- _Exercise requirements_
Output every entry verbatim.

- _Information provided_
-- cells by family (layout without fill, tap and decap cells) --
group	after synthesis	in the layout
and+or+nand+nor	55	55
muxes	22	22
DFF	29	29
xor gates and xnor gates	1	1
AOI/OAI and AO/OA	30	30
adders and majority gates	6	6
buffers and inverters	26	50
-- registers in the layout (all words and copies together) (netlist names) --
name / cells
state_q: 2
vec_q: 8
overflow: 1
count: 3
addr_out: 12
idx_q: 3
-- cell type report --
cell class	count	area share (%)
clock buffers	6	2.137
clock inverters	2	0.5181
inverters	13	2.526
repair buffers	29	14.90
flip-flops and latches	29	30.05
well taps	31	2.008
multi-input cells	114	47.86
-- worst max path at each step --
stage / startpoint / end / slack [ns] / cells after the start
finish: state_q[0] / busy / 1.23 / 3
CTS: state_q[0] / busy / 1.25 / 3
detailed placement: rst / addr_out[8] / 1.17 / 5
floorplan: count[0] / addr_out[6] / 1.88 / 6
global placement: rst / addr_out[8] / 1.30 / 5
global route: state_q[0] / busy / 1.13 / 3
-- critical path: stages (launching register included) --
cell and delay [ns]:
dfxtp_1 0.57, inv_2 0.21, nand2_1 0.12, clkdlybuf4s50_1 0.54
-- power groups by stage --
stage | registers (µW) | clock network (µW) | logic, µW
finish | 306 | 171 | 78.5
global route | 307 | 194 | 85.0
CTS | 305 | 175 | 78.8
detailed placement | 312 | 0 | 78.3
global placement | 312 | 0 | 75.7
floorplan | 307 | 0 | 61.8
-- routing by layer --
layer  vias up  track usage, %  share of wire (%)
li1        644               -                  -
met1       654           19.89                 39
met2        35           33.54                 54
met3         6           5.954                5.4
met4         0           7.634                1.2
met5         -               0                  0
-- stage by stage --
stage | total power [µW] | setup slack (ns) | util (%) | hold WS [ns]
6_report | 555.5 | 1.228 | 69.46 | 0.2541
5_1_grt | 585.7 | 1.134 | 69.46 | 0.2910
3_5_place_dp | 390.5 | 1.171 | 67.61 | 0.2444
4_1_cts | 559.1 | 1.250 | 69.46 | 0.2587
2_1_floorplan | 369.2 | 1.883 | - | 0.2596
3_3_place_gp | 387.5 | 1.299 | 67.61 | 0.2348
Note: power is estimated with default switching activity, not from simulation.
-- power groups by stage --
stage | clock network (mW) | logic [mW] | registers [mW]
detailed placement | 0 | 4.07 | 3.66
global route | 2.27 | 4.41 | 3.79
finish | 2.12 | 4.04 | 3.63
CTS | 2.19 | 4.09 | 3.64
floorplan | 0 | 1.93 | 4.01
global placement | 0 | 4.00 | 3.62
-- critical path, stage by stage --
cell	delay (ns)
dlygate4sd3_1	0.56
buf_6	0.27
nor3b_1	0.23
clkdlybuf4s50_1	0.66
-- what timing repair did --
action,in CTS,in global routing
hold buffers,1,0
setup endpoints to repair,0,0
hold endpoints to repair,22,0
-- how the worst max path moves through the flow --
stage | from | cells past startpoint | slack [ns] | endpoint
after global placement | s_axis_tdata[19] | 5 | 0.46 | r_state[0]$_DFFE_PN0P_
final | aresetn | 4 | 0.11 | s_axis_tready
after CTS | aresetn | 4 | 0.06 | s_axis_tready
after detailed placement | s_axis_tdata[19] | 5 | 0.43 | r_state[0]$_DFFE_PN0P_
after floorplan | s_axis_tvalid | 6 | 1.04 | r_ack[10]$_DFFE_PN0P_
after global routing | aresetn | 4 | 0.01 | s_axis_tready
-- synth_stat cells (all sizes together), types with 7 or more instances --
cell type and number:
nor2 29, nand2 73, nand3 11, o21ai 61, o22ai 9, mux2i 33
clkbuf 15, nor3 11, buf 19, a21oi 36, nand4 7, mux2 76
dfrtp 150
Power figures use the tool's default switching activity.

- _Task solution_
-- cells by family (layout without fill, tap and decap cells) --
group	after synthesis	in the layout
and+or+nand+nor	55	55
muxes	22	22
DFF	29	29
xor gates and xnor gates	1	1
AOI/OAI and AO/OA	30	30
adders and majority gates	6	6
buffers and inverters	26	50
-- registers in the layout (all words and copies together) (netlist names) --
name / cells
state_q: 2
vec_q: 8
overflow: 1
count: 3
addr_out: 12
idx_q: 3
-- cell type report --
cell class	count	area share (%)
clock buffers	6	2.137
clock inverters	2	0.5181
inverters	13	2.526
repair buffers	29	14.90
flip-flops and latches	29	30.05
well taps	31	2.008
multi-input cells	114	47.86
-- worst max path at each step --
stage / startpoint / end / slack [ns] / cells after the start
finish: state_q[0] / busy / 1.23 / 3
CTS: state_q[0] / busy / 1.25 / 3
detailed placement: rst / addr_out[8] / 1.17 / 5
floorplan: count[0] / addr_out[6] / 1.88 / 6
global placement: rst / addr_out[8] / 1.30 / 5
global route: state_q[0] / busy / 1.13 / 3
-- critical path: stages (launching register included) --
cell and delay [ns]:
dfxtp_1 0.57, inv_2 0.21, nand2_1 0.12, clkdlybuf4s50_1 0.54
-- power groups by stage --
stage | registers (µW) | clock network (µW) | logic, µW
finish | 306 | 171 | 78.5
global route | 307 | 194 | 85.0
CTS | 305 | 175 | 78.8
detailed placement | 312 | 0 | 78.3
global placement | 312 | 0 | 75.7
floorplan | 307 | 0 | 61.8
-- routing by layer --
layer  vias up  track usage, %  share of wire (%)
li1        644               -                  -
met1       654           19.89                 39
met2        35           33.54                 54
met3         6           5.954                5.4
met4         0           7.634                1.2
met5         -               0                  0
-- stage by stage --
stage | total power [µW] | setup slack (ns) | util (%) | hold WS [ns]
6_report | 555.5 | 1.228 | 69.46 | 0.2541
5_1_grt | 585.7 | 1.134 | 69.46 | 0.2910
3_5_place_dp | 390.5 | 1.171 | 67.61 | 0.2444
4_1_cts | 559.1 | 1.250 | 69.46 | 0.2587
2_1_floorplan | 369.2 | 1.883 | - | 0.2596
3_3_place_gp | 387.5 | 1.299 | 67.61 | 0.2348
Note: power is estimated with default switching activity, not from simulation.
-- power groups by stage --
stage | clock network (mW) | logic [mW] | registers [mW]
detailed placement | 0 | 4.07 | 3.66
global route | 2.27 | 4.41 | 3.79
finish | 2.12 | 4.04 | 3.63
CTS | 2.19 | 4.09 | 3.64
floorplan | 0 | 1.93 | 4.01
global placement | 0 | 4.00 | 3.62
-- critical path, stage by stage --
cell	delay (ns)
dlygate4sd3_1	0.56
buf_6	0.27
nor3b_1	0.23
clkdlybuf4s50_1	0.66
-- what timing repair did --
action,in CTS,in global routing
hold buffers,1,0
setup endpoints to repair,0,0
hold endpoints to repair,22,0
-- how the worst max path moves through the flow --
stage | from | cells past startpoint | slack [ns] | endpoint
after global placement | s_axis_tdata[19] | 5 | 0.46 | r_state[0]$_DFFE_PN0P_
final | aresetn | 4 | 0.11 | s_axis_tready
after CTS | aresetn | 4 | 0.06 | s_axis_tready
after detailed placement | s_axis_tdata[19] | 5 | 0.43 | r_state[0]$_DFFE_PN0P_
after floorplan | s_axis_tvalid | 6 | 1.04 | r_ack[10]$_DFFE_PN0P_
after global routing | aresetn | 4 | 0.01 | s_axis_tready
-- synth_stat cells (all sizes together), types with 7 or more instances --
cell type and number:
nor2 29, nand2 73, nand3 11, o21ai 61, o22ai 9, mux2i 33
clkbuf 15, nor3 11, buf 19, a21oi 36, nand4 7, mux2 76
dfrtp 150
Power figures use the tool's default switching activity.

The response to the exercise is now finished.